Little focus were given to test different SVM and GRNN training methods, rather expert advice were followed.
Robustness and Adaptivity. The training and test datasets are quite different periods. In the Dow case training is bearish, while the test has two bull periods with the financial crisis in the middle. With OBX it trains in a bull period, then runs on the financial crisis and a slight bull period before and after. In the OBX experiments the only systems with decent performance as those that are evolved to buy more or less the whole index and stay in it. This indicates little or no adaptability. In the OBX experiments however some traders like EEF manages to deliver strong results throughout the time period, many of these does however have very high variances. Most are also correlated with the market as the beta values indicate. There are some exceptions Like EEF, RSI and SVM and these can be said to be quite adaptable.
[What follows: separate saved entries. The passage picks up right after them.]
Background: an optimization exercise with open tools, aiming at small area. Do not read the settings as production practice.
The RTL was checked by simulation tests, not by an equivalence proof against the original design.
The flow treats the clock pin as an ideal source, which a real chip does not have.

## alpha
## quant_mac_top
module quant_mac_top (
    input  wire         clk,
    input  wire         mode,
    input  wire [15:0]  value,
    input  wire [15:0]  weight,
    input  wire [27:0]  ints,
    input  wire [17:0]  fps,
    output reg  [27:0]  intr,
    output reg  [17:0]  fpr
);
For scale: about 970 cells after synthesis, roughly 130 flip-flops, about 130 I/O pins.
export LEC_CHECK = 0
export CAP_MARGIN = 20
export CORE_MARGIN = 2
export CORE_UTILIZATION = 40
export SLEW_MARGIN = 20
export SYNTH_HIERARCHICAL = 1
export SYNTH_MINIMUM_KEEP_SIZE = 0
create_clock -name core_clock -period 11.5 [get_ports {clk}]
standard.sh (not shown) runs the stock make flow with config.mk's settings and CLKGATE_MAP_FILE= SYNTH_SCRIPT=/design/flow/synth_recipe.tcl, a recipe that flattens the netlist after the stock synthesis.
==> flow/flow/run.sh <==
#!/bin/bash
# Standard ORFS layout with area-oriented settings:
#  - placement not timing-driven (no speculative resizer buffering)
#  - before placement, synthesis buffers removed and combinational cells set
#    to their smallest size (flow/pre_gpl.tcl); the resizer upsizes where
#    timing needs it
#  - port buffers use the smallest buffer (buf_1) instead of the resizer's pick
#  - CTS with clkbuf_8 and no dummy loads; afterwards the clock of the fpr
#    registers is delayed by a buffer chain (flow/post_cts.tcl), skew for the
#    internal register-to-register paths; timing is repaired after global
#    routing
# make's full output goes to flow.log in this folder; ORFS keeps per-step logs
# under orfs/logs/.
set -euo pipefail
HERE=$(pwd)
export SKEW_CELLS="sky130_fd_sc_hd__clkdlybuf4s50_1 sky130_fd_sc_hd__clkbuf_4"
bash standard.sh \
  PRE_GLOBAL_PLACE_TCL="$HERE/flow/pre_gpl.tcl" \
  POST_CTS_TCL="$HERE/flow/post_cts.tcl" \
  SKIP_CTS_REPAIR_TIMING=1 \
  GPL_TIMING_DRIVEN=0 \
  BUFFER_PORTS_ARGS="-buffer_cell sky130_fd_sc_hd__buf_1" \
  CTS_ARGS="-sink_clustering_enable -repair_clock_nets -dont_use_dummy_load -buf_list sky130_fd_sc_hd__clkbuf_8 -sink_clustering_size 20" \
  finish > flow.log 2>&1
==> flow/flow/post_cts.tcl <==
# After CTS: delay the clock of the fpr output registers, which end the
# longest register-to-register paths (operand registers -> fp16 result).
# Each clock net that reaches fpr registers gets a short chain of clock
# buffers in front of those registers only.  This is skew for the internal
# paths: it leaves less time, not more, on the paths from these registers
# to the output ports.
set cells $::env(SKEW_CELLS)
set groups [dict create]
foreach inst [get_cells *] {
  set name [get_property $inst full_name]
  if {![string match "fpr*" $name]} { continue }
  set pin [get_pins -of_objects $inst -filter "direction == input"]
  set clk ""
  foreach p $pin {
    if {[get_property $p lib_pin_name] == "CLK"} { set clk $p }
  }
  if {$clk == ""} { continue }
  set net [get_nets -of_objects $clk]
  dict lappend groups [get_property $net full_name] $clk
}
set i 0
dict for {netname pins} $groups {
  set net $netname
  set k 0
  foreach cell $cells {
    set nn "skewnet_${i}_$k"
    insert_buffer -buffer_cell $cell -net [get_nets $net] -load_pins $pins -buffer_name "skewbuf_${i}_$k" -net_name $nn
    set net $nn
    incr k
  }
  puts "post_cts.tcl: group $i on $netname: [llength $pins] registers"
  incr i
}
global_connect
detailed_placement
estimate_parasitics -placement
report_clock_skew
==> flow/flow/pre_gpl.tcl <==
# Before global placement: remove the buffers synthesis left (the standard
# flow does this only in timing-driven placement mode), then set every combinational cell to its smallest
# drive strength (synthesis maps the one-gate modules in isolation and
# often picks larger sizes); the resizer upsizes where timing needs it.
remove_buffers
set n 0
foreach inst [get_cells *] {
  set ref [get_property $inst ref_name]
  if {[regexp {^(sky130_fd_sc_hd__[a-z0-9]+)_([0-9]+)$} $ref -> base size]} {
    if {$size <= 1} { continue }
    if {[regexp {dfxtp|dfrtp|clkbuf|clkinv|conb|tap|fill|decap|dlygate|clkdly} $base]} { continue }
    set target "${base}_1"
    if {[llength [get_lib_cells -quiet */$target]] == 0} { continue }
    replace_cell [get_property $inst full_name] $target
    incr n
  }
}
puts "pre_gpl.tcl: downsized $n cells"
Input-level comparison between beta and alpha:
==> flow/flow/run.sh <==
#!/bin/bash
# Standard ORFS layout with area-oriented settings:
#  - before placement, combinational cells are set to their smallest size
#    (flow/pre_gpl.tcl); the resizer upsizes where timing needs it
#  - port buffers use the smallest buffer (buf_1) instead of the resizer's pick
#  - CTS with clkbuf_8 and no dummy loads
# make's full output goes to flow.log in this folder; ORFS keeps per-step logs
# under orfs/logs/.
set -euo pipefail
HERE=$(pwd)
bash standard.sh \
  PRE_GLOBAL_PLACE_TCL="$HERE/flow/pre_gpl.tcl" \
  BUFFER_PORTS_ARGS="-buffer_cell sky130_fd_sc_hd__buf_1" \
  CTS_ARGS="-sink_clustering_enable -repair_clock_nets -dont_use_dummy_load -buf_list sky130_fd_sc_hd__clkbuf_8 -sink_clustering_size 20" \
  finish > flow.log 2>&1
diff --git a/flow/flow/pre_gpl.tcl b/flow/flow/pre_gpl.tcl
--- a/flow/flow/pre_gpl.tcl
+++ b/flow/flow/pre_gpl.tcl
@@ -1,6 +1,4 @@
-# Before global placement: remove the buffers synthesis left (the standard
-# flow does this only in timing-driven placement mode), then set every combinational cell to its smallest
+# Before global placement: set every combinational cell to its smallest
 # drive strength (synthesis maps the one-gate modules in isolation and
 # often picks larger sizes); the resizer upsizes where timing needs it.
-remove_buffers
 set n 0
diff --git a/flow/config.mk b/flow/config.mk
--- a/flow/config.mk
+++ b/flow/config.mk
@@ -9,3 +9,4 @@
 export CORE_MARGIN = 2
-export CORE_UTILIZATION = 40
+export CORE_UTILIZATION = 60
+export PLACE_DENSITY = 0.75
 export SLEW_MARGIN = 20
removed: flow/flow/post_cts.tcl
==> comparison <==
beta vs alpha: worst path arrival time down in beta. Vias: beta above alpha. beta vs. alpha: post-route cell area went down by 0.60%. beta against alpha: post-layout instance count excluding filler cells went down, clock-pin transition on the worst setup and hold timing paths down 20 ps, sequential share of layout area shows an increase of 0.23 points.
Input changes introduced in gamma (baseline for comparison: beta):
diff --git a/flow/flow/run.sh b/flow/flow/run.sh
--- a/flow/flow/run.sh
+++ b/flow/flow/run.sh
@@ -5,3 +5,3 @@
 #  - port buffers use the smallest buffer (buf_1) instead of the resizer's pick
-#  - CTS with clkbuf_8 and no dummy loads
+#  - CTS with clkbuf_4 and no dummy loads
 # make's full output goes to flow.log in this folder; ORFS keeps per-step logs
@@ -13,3 +13,3 @@
   BUFFER_PORTS_ARGS="-buffer_cell sky130_fd_sc_hd__buf_1" \
-  CTS_ARGS="-sink_clustering_enable -repair_clock_nets -dont_use_dummy_load -buf_list sky130_fd_sc_hd__clkbuf_8 -sink_clustering_size 20" \
+  CTS_ARGS="-sink_clustering_enable -repair_clock_nets -dont_use_dummy_load -buf_list sky130_fd_sc_hd__clkbuf_4 -sink_clustering_size 10 -sink_clustering_max_diameter 40" \
   finish > flow.log 2>&1
diff --git a/flow/config.mk b/flow/config.mk
--- a/flow/config.mk
+++ b/flow/config.mk
@@ -9,4 +9,4 @@
 export CORE_MARGIN = 2
-export CORE_UTILIZATION = 60
-export PLACE_DENSITY = 0.75
+export CORE_UTILIZATION = 80
+export PLACE_DENSITY = 0.9
 export SLEW_MARGIN = 20
### Flow results
- Between beta and gamma, combined global-route utilization of all metal layers increased.
- Looking at worst setup slack across both flows, gamma is the weaker of the two, with beta ahead.
- gamma vs. beta: number of nets with antenna violations after detailed routing comparable.
- Delta (gamma minus beta): post-route cell area moved down, chip height moved down.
As for robustness any trader that delivers consistent return without too high a variance could be said to be robust as the input data from any financial market can be said to be noisy at best. Some like the ANNs does manage this, and these are the most robust trading systems in this study.
Financial
Input Data. A set of relevant input data had been identified, see section 2.2 for an overview. Many of these were however not tested in the system due to lack of the required data. Tests with fundamental data were rejected from the scope of this project and the focus was set on the mostly technical data that can be created from pure price data. The framework is designed to easily integrate a fundamental data source. One possible conclusion from the tests is that technical data is not enough to identify anomalies that can be capitalized on in a market with transaction costs of the level simulated in these experiments.
Risk and Return. Risk is not a direct part of the fitness function for evolution.
There is a possibility of constraining risk, though this was not activated during the experiments. The fitness function uses only average daily returns. The evolu-tionary training period is 3 years in the Dow Jones case. The results show that such an evolutionary approach is able to incorporate risk. This can be seen most clearly in the example of the ”follow-the-leader”(FTL) trader. This chooses how many of the last winners to pick. Even in the case were there are no transaction
136 Discussion
costs FTL evolves to pick as many stocks as it is allowed, clearly the most risk averse selection, even though it is only evaluated on return.
One could even argue that a bit too much risk consciousness is present in many trading systems, possibly due to the fact that the training period for Dow is quite bearish. In the experiment with transaction costs on Dow only one trader outperforms the benchmark on returns, while four outperforms it on variance. In the OBX experiments with a more bullish training period traders were less risk averse, though FTL still evolves to pick n − 1 of the stocks, which is its upper limit.
It is evident that the system does not need an explicit risk utility function to incorporate risk. Though to appease potential investors the system does have functionality to set a constraint on variance.
Portfolio Evaluation. The framework has several different portfolio evaluation schemes, from the simple approach of picking the n winners in a historical period, to providing a mean-variance optimized portfolio. Early experiments found that a uniform binary vector discrete selection of a set of well performing stocks forming a portfolio is generally better for learning than a more complex non-uniform portfolio scaled on risk or return.